中文摘要：

选择agrI型金黄色葡萄球菌ATCC6538组氨酸蛋白激酶AgrC蛋白六个跨膜区中与跨膜信号转导过程最密切的一条肽链为受体,将此多肽采用超声法镶嵌到人工细胞膜上,采用透射电镜和原子力显微镜对其形态进行了分析,发现大部分囊泡及镶嵌体系的单个形态为均一球状,直径大小在50～200nm范围内.考察悬浮液pH、体系温度及浓度等因素对其稳定性的影响,发现在pH为7.0,温度不超过30℃,多肽和N^＋C5Ala2C16的物质的量之比为1∶100时,镶嵌体系的稳定性最强.同时,通过圆二色谱、差示扫描量热分析等手段对镶嵌模型进行表征,分析发现多肽分子能稳定地插入双层膜囊泡中,且能主动地插入形成镶嵌体系.

英文摘要：

One of the six transmembrane domains of AgrC from Staphylococcus aureus ATCC 6538 （agr I type） which is closest with the process of transmembrane signal transduction in quorum sensing was selected as a receptor.
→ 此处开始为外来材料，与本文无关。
`flow/run.sh`:
```
#!/bin/bash
# the make line also repeats each setting of config.mk as NAME=value (left out here)
make -C /OpenROAD-flow-scripts/flow DESIGN_CONFIG=/design/flow/config.mk WORK_HOME=/design/flow/orfs CLKGATE_MAP_FILE= finish
```
`flow/config.mk`:
```
export PLATFORM = sky130hd
export DESIGN_NAME = cpu
export DESIGN_NICKNAME = cpu
export VERILOG_FILES = /design/flow/design.v
export SDC_FILE = /design/flow/constraint.sdc
export NUM_CORES = 4
export LEC_CHECK = 0
export CAP_MARGIN = 20
export CORE_ASPECT_RATIO = 0.73
export CORE_MARGIN = 2
export CORE_UTILIZATION = 61
export HOLD_SLACK_MARGIN = 0.29
export SETUP_SLACK_MARGIN = 1.25
export SLEW_MARGIN = 20
```
`flow/constraint.sdc`:
```
create_clock -name core_clock -period 6.38 [get_ports {clock}]
set_input_delay 1.2760 -clock core_clock [delete_from_list [all_inputs] [get_ports {clock}]]
set_output_delay 1.2760 -clock core_clock [all_outputs]
set_load 0.01 [all_outputs]
```
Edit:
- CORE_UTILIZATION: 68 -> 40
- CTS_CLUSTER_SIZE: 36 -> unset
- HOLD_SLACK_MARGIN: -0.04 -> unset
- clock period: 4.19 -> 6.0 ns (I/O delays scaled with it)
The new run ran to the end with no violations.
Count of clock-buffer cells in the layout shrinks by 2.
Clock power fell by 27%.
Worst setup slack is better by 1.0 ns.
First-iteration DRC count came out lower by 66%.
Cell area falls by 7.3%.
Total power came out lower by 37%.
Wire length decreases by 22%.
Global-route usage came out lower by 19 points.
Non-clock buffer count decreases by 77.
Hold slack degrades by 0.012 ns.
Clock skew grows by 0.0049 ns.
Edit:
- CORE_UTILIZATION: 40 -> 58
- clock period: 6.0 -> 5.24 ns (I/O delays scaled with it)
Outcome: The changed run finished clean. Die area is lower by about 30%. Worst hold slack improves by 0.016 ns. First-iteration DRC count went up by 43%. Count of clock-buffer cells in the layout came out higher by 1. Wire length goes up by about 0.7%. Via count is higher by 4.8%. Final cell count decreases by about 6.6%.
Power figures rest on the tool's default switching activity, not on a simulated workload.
// CPU
module CPU(clk, rst, memoryData, memoryAddress, dataOut, readSignal, writeSignal, AC);
input clk;
input rst;  
input [15:0] memoryData;
reg [3:0] state;
reg [5:0] PC;
reg [10:0] MAR;
reg signed [15:0] MBR;
reg [3:0] opcode;
reg M;
reg [15:0] IR;
reg zeroFlag, overflowFlag, carryFlag, negativeFlag;
output reg readSignal;
output reg writeSignal;
output reg signed [15:0] AC;
output reg [15:0] dataOut; 
output reg [10:0] memoryAddress;
reg signed [15:0] result;
parameter Load = 4'd1, Store = 4'd2, Add = 4'd3, Sub = 4'd4, Mul = 4'd5, Div = 4'd6 , Branch = 4'd7, BRZ = 4'd8;
always @ (posedge clk) begin
	if (rst) begin
	PC <= 0;
	state = 0;
	AC <= 0;
	dataOut <= 0;
	memoryAddress <= 0;
	zeroFlag = 0;
	overflowFlag = 0;
	carryFlag = 0;
	negativeFlag = 0;
	readSignal = 1;
	writeSignal = 0;
	end
	else
	case (state)
		0: begin  
			MAR <= PC;
			state = 1;
		end
		1: begin  
			writeSignal = 0;
			readSignal = 1;
			memoryAddress <= MAR;
			PC <= PC + 1;
			state = 2;
		end
		2:state = 3;  
		3: begin
			MBR <= memoryData;
			state = 4;
		end
		4: begin
			IR <= MBR;
			state = 5;
		end
		5: begin  
			opcode <= IR[15:12];
			M <= IR[11];
			MAR <= IR[10:0];
			state = 6;
		end
		6: begin
				if (opcode == Branch) begin  
					PC <= MAR; 
					state = 0;
				end
				else if (opcode == BRZ) begin  
					if(zeroFlag == 1 && M == 1) begin
						PC <= MAR;
						state = 0;
					end
					else begin
						state = 0;
					end
				end
				else begin
					state = 7;
				end
		end
		7: begin
			if (opcode == Store) begin
				memoryAddress <= MAR;
			end
			state = 8;
		end
		8: begin
			if (opcode == Store) begin  
				writeSignal = 1;
				readSignal = 0;
				dataOut <= AC;
				state = 0;
			end
			else begin
				state = 9;
			end
		end
		9: begin
			writeSignal = 0;
			readSignal = 1;
			if(M == 1) begin
				memoryAddress <= MAR;
			end
  ...
For scale: ~2400 cells after synthesis, ~63 I/O pins, ~19000 um^2 of cells after synthesis.
clock: 42.0 ns
lec_check: 0
cap_margin: 20
core_margin: 2
core_utilization: 40
cts_cluster_diameter: 245
cts_cluster_size: 98
place_density: 0.6
slew_margin: 20
tns_end_percent: 15
run.sh (not shown) runs the stock make flow with config.mk's settings and CLKGATE_MAP_FILE=.
The starting point produced a clean layout.
Rerun with:
- CELL_PAD_IN_SITES_DETAIL_PLACEMENT: default -> 2
- CTS_CLUSTER_DIAMETER: 245 -> default
- CTS_CLUSTER_SIZE: 98 -> default
- PLACE_DENSITY: 0.6 -> default
- TNS_END_PERCENT: 15 -> 95
Result: This time the run completed, yet does not pass: capacitance limit, slew limit, setup timing; cell area goes up by 0.72%; total power goes up by about 6%; wire length goes up by 84%; clock-buffer cell count goes up by 1; cell count goes up by 0.53%; sequential share of layout area goes down by 0.11 points; die size does not change; core utilization goes up by 0.32 points; worst hold slack improves by 23 ps; synthesized area stays the same; clock skew goes up by 17 ps.
Rerun with:
- ABC_AREA: default -> 1
- CELL_PAD_IN_SITES_DETAIL_PLACEMENT: 2 -> default
- CORE_UTILIZATION: 40 -> 70
- CTS_CLUSTER_DIAMETER: default -> 188
- CTS_CLUSTER_SIZE: default -> 46
- PLACE_DENSITY: default -> 0.37
- TNS_END_PERCENT: 95 -> 15
After rerunning: The changed run passed the timing, DRC and antenna checks. Design area falls by 4.2%. Via count came out lower by 14%. Flip-flop count does not change. Combinational power is lower by 21%. Die area fell by 43%. Clock skew goes down by 20 ps. Core utilization climbs by 31 points. Hold slack got worse by 35 ps. Synthesized area falls by 0.75%. Non-clock buffer count falls by 39. Count of clock-buffer cells in the layout drops by 1.
Rerun with:
- ABC_AREA: 1 -> default
- CORE_UTILIZATION: 70 -> 59
- CTS_CLUSTER_DIAMETER: 188 -> default
- CTS_CLUSTER_SIZE: 46 -> default
- PLACE_DENSITY: 0.37 -> default
- TNS_END_PERCENT: 15 -> default
- clock period: 42.0 -> 21.5 ns (I/O delays scaled with it)
Outcome:
- With this change the flow died in global routing (ODB-0269)
- synthesized area increases by 0.76%
- synthesized cell count decreases by 17%
- die size increases by 19%
Rerun with:
- CORE_UTILIZATION: 59 -> 52
- PLACE_DENSITY: default -> 0.6
- clock period: 21.5 -> 38.3 ns (I/O delays scaled with it)
What happened: The changed run finished with timing, DRC and antenna clean. Die area came out higher by 13%. Synthesized area stays the same. Synthesized cell count stays the same.


Setup of run 1:
Starting RTL as in the previous note.
clock: 44.8 ns
lec_check: 0
abc_area: 1
cap_margin: 15
core_margin: 2
core_utilization: 72
cts_cluster_diameter: 340
cts_cluster_size: 99
place_density: 0.4
setup_slack_margin: -1.24
slew_margin: 20
[inputs] run 2 vs run 1
==> flow/config.mk <==
export PLATFORM = sky130hd
export DESIGN_NAME = CPU
export DESIGN_NICKNAME = CPU
export VERILOG_FILES = /design/flow/design.v
export SDC_FILE = /design/flow/constraint.sdc
export NUM_CORES = 4
export LEC_CHECK = 0
export CAP_MARGIN = 20
export CORE_MARGIN = 2
export CORE_UTILIZATION = 50
export SETUP_SLACK_MARGIN = 5.0
export SLEW_MARGIN = 20
==> flow/constraint.sdc <==
create_clock -name core_clock -period 21.5 [get_ports {clk}]
set_input_delay 4.3000 -clock core_clock [delete_from_list [all_inputs] [get_ports {clk}]]
set_output_delay 4.3000 -clock core_clock [all_outputs]
set_load 0.01 [all_outputs]
### Flow results
Run 2 vs. run 1: multiplexer area fraction after synthesis +4.6 points; number of detailed-route iterations in the first pass -1; number of tapcells +53%; global routing usage summed across all routing layers -7.7 points.
The flow completed for run 2, but it is not clean: the layout still shows negative setup slack.
Delta (run 2 minus run 1): count of clock-buffer cells in the layout has increased, logic depth of the worst register-to-register path saw a decrease, fmax increased by 27% relative to the old numbers.
Measured against each other, run 1 and run 2 differ in core utilization, the higher figure coming from run 1.
Count of fill cells added during filler insertion for run 2 is higher than for run 1.
Relative to run 1, the final cell area reported for run 2 is higher.
The inputs of run 3 differ from those of run 2 as listed below.
--- a/flow/config.mk
+++ b/flow/config.mk
@@ -6,7 +6,9 @@
 export NUM_CORES = 4
 export LEC_CHECK = 0
+export ABC_AREA = 1
 export CAP_MARGIN = 20
 export CORE_MARGIN = 2
-export CORE_UTILIZATION = 50
-export SETUP_SLACK_MARGIN = 5.0
+export CORE_UTILIZATION = 62
+export CTS_CLUSTER_SIZE = 96
+export PLACE_DENSITY = 0.6
 export SLEW_MARGIN = 20
==> flow/constraint.sdc <==
create_clock -name core_clock -period 23.0 [get_ports {clk}]
set_input_delay 4.6000 -clock core_clock [delete_from_list [all_inputs] [get_ports {clk}]]
set_output_delay 4.6000 -clock core_clock [all_outputs]
set_load 0.01 [all_outputs]
==> results <==
Between run 2 and run 3, the post-synthesis share of cell area spent on and-or and or-and gates is higher for run 2. Looking at number of rows created at floorplan across run 2 and run 3, the one that comes out lower is run 3. Stage in which a tool error killed run 3: 5_1_grt. Re number of primary I/O pins: no difference whatsoever between run 2 and run 3. Run 2 has higher xor/xnor share of the synthesized area than run 3. Area after synthesis is higher on run 2.
The inputs of run 4 differ from those of run 3 as listed below.
--- a/flow/config.mk
+++ b/flow/config.mk
@@ -9,6 +9,6 @@
 export CAP_MARGIN = 20
 export CORE_MARGIN = 2
-export CORE_UTILIZATION = 62
-export CTS_CLUSTER_SIZE = 96
+export CORE_UTILIZATION = 72
+export CTS_CLUSTER_SIZE = 99
 export PLACE_DENSITY = 0.6
 export SLEW_MARGIN = 20
==> flow/constraint.sdc <==
create_clock -name core_clock -period 58.2 [get_ports {clk}]
set_input_delay 11.6400 -clock core_clock [delete_from_list [all_inputs] [get_ports {clk}]]
set_output_delay 11.6400 -clock core_clock [all_outputs]
set_load 0.01 [all_outputs]
### Flow results
Run 4 completed; timing, DRC and antenna clean. Run 4 vs run 3: overall die width down by a little under 10%. Run 4 against run 3: instance area at placement -18%; post-synthesis share of cell area spent on and-or and or-and gates saw little to no change; die area fell about 14%; setup slack at placement went up by 29.09 ns; HPWL after detailed placement saw a decrease.
## Diff of input files: run 5 against run 4
--- a/flow/config.mk
+++ b/flow/config.mk
@@ -10,5 +10,8 @@
 export CORE_MARGIN = 2
 export CORE_UTILIZATION = 72
+export CTS_CLUSTER_DIAMETER = 340
 export CTS_CLUSTER_SIZE = 99
-export PLACE_DENSITY = 0.6
+export PLACE_DENSITY = 0.85
+export SETUP_SLACK_MARGIN = -1.24
 export SLEW_MARGIN = 20
+export TNS_END_PERCENT = 20
==> flow/constraint.sdc <==
create_clock -name core_clock -period 44.8 [get_ports {clk}]
set_input_delay 8.9600 -clock core_clock [delete_from_list [all_inputs] [get_ports {clk}]]
set_output_delay 8.9600 -clock core_clock [all_outputs]
set_load 0.01 [all_outputs]
Results
Each of the runs, namely run 4 and run 5, reached the end of the flow and came out clean. Sort run 4 and run 5 by non-clock buffer count desc -> top: run 4. Diff run 4 -> run 5 | fmax | increase of about 0.4%. Sort run 4 and run 5 by final standard cell utilization of the core, descending, and run 4 comes first.


== build 90 ==
Starting RTL as in the previous note.
Design CPU, start of the top module:
module CPU(clk, rst, memoryData, memoryAddress, dataOut, readSignal, writeSignal, AC);
clock: 19.8 ns
lec_check: 0
abc_area: 1
cap_margin: 15
core_margin: 2
core_utilization: 72
cts_cluster_diameter: 360
cts_cluster_size: 38
hold_slack_margin: 0.29
place_density: 0.63
setup_slack_margin: 3.94
slew_margin: 20
tns_end_percent: 90
As the logs show, build 90 stopped at 4_1_cts after a tool error, so it never reached the end of the flow.
For build 5, these inputs were changed with respect to build 90:
# build 90
export LEC_CHECK = 0
export ABC_AREA = 1
export CAP_MARGIN = 15
export CORE_MARGIN = 2
export CORE_UTILIZATION = 72
export CTS_CLUSTER_DIAMETER = 360
export CTS_CLUSTER_SIZE = 38
export HOLD_SLACK_MARGIN = 0.29
export PLACE_DENSITY = 0.63
export SETUP_SLACK_MARGIN = 3.94
export SLEW_MARGIN = 20
export TNS_END_PERCENT = 90
create_clock -name core_clock -period 19.8 [get_ports {clk}]
# build 5
export LEC_CHECK = 0
export ABC_AREA = 1
export CAP_MARGIN = 20
export CORE_MARGIN = 2
export CORE_UTILIZATION = 58
export PLACE_DENSITY = 0.6
export SLEW_MARGIN = 20
create_clock -name core_clock -period 28.8 [get_ports {clk}]
Notes after the runs:
Build 5 -> build 90: synthesized area delta 0, exact match
Build 5: row count higher than build 90
Build 5 completed end to end with timing, DRC and antenna clean.
For chip area, dividing the value from build 90 by the value from build 5 gives 0.810.
--- input diff build 5..build 37 ---
# build 5
export LEC_CHECK = 0
export ABC_AREA = 1
export CAP_MARGIN = 20
export CORE_MARGIN = 2
export CORE_UTILIZATION = 58
export PLACE_DENSITY = 0.6
export SLEW_MARGIN = 20
create_clock -name core_clock -period 28.8 [get_ports {clk}]
# build 37
export LEC_CHECK = 0
export ABC_AREA = 1
export CAP_MARGIN = 20
export CORE_MARGIN = 2
export CORE_UTILIZATION = 65
export CTS_CLUSTER_SIZE = 72
export PLACE_DENSITY = 0.6
export SLEW_MARGIN = 20
create_clock -name core_clock -period 24.0 [get_ports {clk}]
Build 37: it failed with a tool error in 5_1_grt, so there are no final results. Half-perimeter wire length after detailed placement grows by more than 10% when moving from build 5 to build 37. On effective utilization at floorplan, the higher figure sits with build 37, not build 5. Per the comparison of build 37 with build 5, number of CTS-inserted buffers did not really move; die height lower; chip width now sits lower; standard cell core area shows a reduction of 3600 um^2. Between build 5 and build 37, number of rows created at floorplan decreased.
### build 37 -> build 88
# build 37
export LEC_CHECK = 0
export ABC_AREA = 1
export CAP_MARGIN = 20
export CORE_MARGIN = 2
export CORE_UTILIZATION = 65
export CTS_CLUSTER_SIZE = 72
export PLACE_DENSITY = 0.6
export SLEW_MARGIN = 20
create_clock -name core_clock -period 24.0 [get_ports {clk}]
# build 88
export LEC_CHECK = 0
export ABC_AREA = 1
export CAP_MARGIN = 20
export CORE_MARGIN = 2
export CORE_UTILIZATION = 65
export CTS_CLUSTER_SIZE = 72
export PLACE_DENSITY = 0.6
export SETUP_SLACK_MARGIN = 2.51
export SLEW_MARGIN = 20
create_clock -name core_clock -period 28.8 [get_ports {clk}]
Notes after the runs:
Tool error GRT-0232 stopped build 88 during 5_1_grt; no final results.
From build 88 to build 37, number of cell rows did not move at all.
Comparing build 88 and build 37, the higher number of cells after detailed placement was measured on build 37.
Re final RePlAce weighted congestion: build 88 is 1.2% up on build 37.
Summary: with build 37 as the reference, post-CTS setup repair buffer count in build 88 moved down by more than a quarter.
Diff build 88..build 37 | number of different library cells in the post-synthesis netlist | negligible
Per the comparison of build 88 with build 37, netlist area before placement comparable, HPWL reported at the end of detailed placement now smaller.
Diff build 37..build 88 | cts-stage hold buffer count | unchanged
For placed standard-cell area, dividing the value from build 88 by the value from build 37 gives 0.844.


Setup of run A:
Starting RTL as in the previous note.
clock: 8.53 ns
lec_check: 0
cap_margin: 20
core_margin: 2
core_utilization: 72
cts_cluster_diameter: 88
cts_cluster_size: 10
place_density: 0.6
setup_slack_margin: 2.54
slew_margin: 40
Run A never completed, since it errored out during clock tree synthesis.
--- input diff run A..run B ---
Settings: removing SETUP_SLACK_MARGIN (formerly 2.54); changing SLEW_MARGIN from 40 to 20; removing CTS_CLUSTER_DIAMETER (formerly 88); changing CORE_UTILIZATION from 72 to 40; removing CTS_CLUSTER_SIZE (formerly 10); changing the clock period (ns, I/O delays scaled along) from 8.53 to 42.0.
Number of cells in the design after placement in run B vs run A: down about 7%
Run B vs. run A: final RePlAce weighted congestion went down, die area went up, yosys stat cell total did not really move.
Run B finished every stage and its layout cleared the timing, DRC and antenna checks.
Run B vs. run A: half-perimeter wire length after detailed placement dropped 21%, core utilization before placement decreased by 33 points relative to the old numbers, post-synth area from yosys stat about even, width of the chip +56 µm.
Number of rows created at floorplan (higher): run B
Run A -> run B: core outline area increased by more than half
Here is what was changed in the inputs of run C compared with run B.
Settings: the clock period (ns, I/O delays scaled along) now 38.3, was 42.0.
Results
Measured slew at the worst slew-check pin: run C higher than run B. Run B has higher worst slack at placement than run C. Power (lower): run B. On cell count, run C tracks run B almost exactly. On run C: part of the total power dissipated in the clock network is 0.8 points lower than what run B gave. Higher part of the power in registers was reported by run C, not run B. The core of run C is more densely filled than that of run B. Any difference in total standard cell area after synthesis between run C and run B is small enough to ignore.
What run D does differently from run C at the input level:
Settings: ABC_AREA newly set to 1; SETUP_SLACK_MARGIN newly set to 2.47; CORE_UTILIZATION changed from 40 to 72; the clock period (ns, I/O delays scaled along) changed from 38.3 to 28.8.
--- outcome ---
Looking at the logs for run D and run C, the single run that did not finish was run D. On synthesized-area fraction occupied by and/or/nand/nor cells, the lower figure sits with run C, not run D. Taking run C as the reference, in run D die boundary width fell by 56 µm; die boundary height went down by 56 µm; share of synthesized cell area in full adder, half adder and majority cells went up 0.18 points; register share after synthesis closely matched the old numbers; gate count of the mapped netlist picked up an extra 20%. In run D, the average cell area after synthesis came out about 17% below the value in run C. Side by side, xor-xnor portion of the synthesized cell area turned out lower in run D than in run C. Of run D and run C, run C shows the higher yosys synthesis chip area, with run D below it. The final reports for run D and run C show row count lower in the former. Looking at die size, run D sits about 44% lower than run C does.


Starting RTL as in the previous note.
==> flow/config.mk <==
export PLATFORM = sky130hd
export DESIGN_NAME = CPU
export DESIGN_NICKNAME = CPU
export VERILOG_FILES = /design/flow/design.v
export SDC_FILE = /design/flow/constraint.sdc
export NUM_CORES = 4
export LEC_CHECK = 0
export ABC_AREA = 1
export CAP_MARGIN = 0
export CORE_ASPECT_RATIO = 0.74
export CORE_MARGIN = 2
export CORE_UTILIZATION = 72
export CTS_CLUSTER_DIAMETER = 391
export CTS_CLUSTER_SIZE = 96
export PLACE_DENSITY = 0.6
export SETUP_SLACK_MARGIN = -2.0
export SLEW_MARGIN = 20
export TNS_END_PERCENT = 5
==> flow/constraint.sdc <==
create_clock -name core_clock -period 21.4 [get_ports {clk}]
set_input_delay 4.2800 -clock core_clock [delete_from_list [all_inputs] [get_ports {clk}]]
set_output_delay 4.2800 -clock core_clock [all_outputs]
set_load 0.01 [all_outputs]
The starting point failed in 4_1_cts on DPL-0033.
Rerun with:
Settings changed: ABC_AREA 1 to not set, CAP_MARGIN 0 to 20, CORE_ASPECT_RATIO 0.74 to not set, CORE_UTILIZATION 72 to 66, CTS_CLUSTER_DIAMETER 391 to 49, CTS_CLUSTER_SIZE 96 to not set, PLACE_DENSITY 0.6 to not set, TNS_END_PERCENT 5 to not set.
Clock period 21.4 ns to 27.5 ns, I/O delays scaled along.
Outcome: Now the flow finished but fails on setup timing. Die size rises by 9.6%. Area after synthesis rises by 0.76%. Synthesized cell count falls by 17%.
Rerun with:
Settings changed: ABC_AREA set to 0, CORE_ASPECT_RATIO set to 0.95, CORE_UTILIZATION 66 to 71, CTS_CLUSTER_DIAMETER 49 to 44, CTS_CLUSTER_SIZE set to 74, MAX_ROUTING_LAYER set to met4, PLACE_DENSITY_LB_ADDON set to 0.19, SETUP_SLACK_MARGIN -2.0 to 5.0, SLEW_MARGIN 20 to 10, TNS_END_PERCENT set to 5.
The changed run died in 5_1_grt (GRT-0232).
Die area went down by 6.9%.
Area after synthesis does not change.
Synthesized cell count stays the same.
Rerun with:
Settings changed: ABC_AREA 0 to 1, CAP_MARGIN 20 to 25, CORE_MARGIN 2 to 5, CORE_UTILIZATION 71 to 59, CTS_CLUSTER_DIAMETER 44 to 268, CTS_CLUSTER_SIZE 74 to 100, TNS_END_PERCENT 5 to not set.
Clock period 27.5 ns to 35.8 ns, I/O delays scaled along.
=>
- The changed run passed the timing, DRC and antenna checks
- die size rises by 27%
- synthesized area shrinks by 0.75%
- synthesized cell count grows by 20%
Rerun with:
Settings changed: ABC_AREA 1 to 0, CAP_MARGIN 25 to 10, CORE_MARGIN 5 to 2, CORE_UTILIZATION 59 to 58, CTS_CLUSTER_DIAMETER 268 to 44, CTS_CLUSTER_SIZE 100 to not set.
Clock period 35.8 ns to 21.6 ns, I/O delays scaled along.
- Now the flow produced a layout that fails on setup timing
- core utilization came out higher by 19 points
- wire length went up by 43%
- fmax is lower by 1.0%
- count of clock-buffer cells in the layout went up by 1
- critical path depth goes down by 83
- power is higher by about 66%
- setup slack loses 14 ns
- register-to-register slack gets worse by 14 ns
- sequential share of layout area is lower by 3.3 points
- first-iteration DRC count goes up by 90%
- hold slack gets better by 0.030 ns
Rerun with:
Settings changed: CORE_UTILIZATION 58 to 63, TNS_END_PERCENT set to 5.
Clock period 21.6 ns to 27.5 ns, I/O delays scaled along.
The new run finished but fails on setup timing. Design area fell by 10%. Clock-buffer cell count rose by 1. Die area fell by 7.8%. Hold slack loses 0.017 ns. Via count fell by 8.0%. Routed wire length fell by 11%. Power fell by 21%. Worst setup slack gains 6.4 ns. Core utilization fell by 3.1 points. Clock power fell by 18%.
No activity file was given, so power comes from the tool's default toggle rates.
This polypeptide was inserted into the artificial cell membrane by ultrasonic procedure, and the pattern of the vesicles was analyzed by transmission electron microscopy （TEM） and atomic force microscopy （AFM）. It was found that the single shape of most vesicles （blank and embedded with peptide） was uniform sphere, and the diameter size is from 50 to 200 nm. Considering the impact of suspension pH, concentration and temperature factors to the stability of the embeded system, it is found that the system was the most stable under the following conditions： pH 7.0, temperature lower than 30 ℃, mole ratio of the polypeptide and N^＋C5Ala2C16 being 1∶100. Meanwhile, it is also discovered that polypeptide was capable of inserting into bilayer vesicles stably and positively to form embeded system by circular dichroism spectra and differential scanning calorimetry.